#### What you should do:
Return all lines from the listing below that include the word "after".

#### Data for analysis:
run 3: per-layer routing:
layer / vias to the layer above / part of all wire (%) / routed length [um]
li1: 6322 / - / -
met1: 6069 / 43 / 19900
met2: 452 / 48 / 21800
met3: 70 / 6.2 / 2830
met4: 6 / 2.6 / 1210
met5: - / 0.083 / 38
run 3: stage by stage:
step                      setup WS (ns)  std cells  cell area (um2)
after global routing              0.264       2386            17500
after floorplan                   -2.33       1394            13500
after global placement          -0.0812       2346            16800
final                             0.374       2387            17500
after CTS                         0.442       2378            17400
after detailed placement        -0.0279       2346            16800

#### Your solution:
after global routing              0.264       2386            17500
after floorplan                   -2.33       1394            13500
after global placement          -0.0812       2346            16800
after CTS                         0.442       2378            17400
after detailed placement        -0.0279       2346            16800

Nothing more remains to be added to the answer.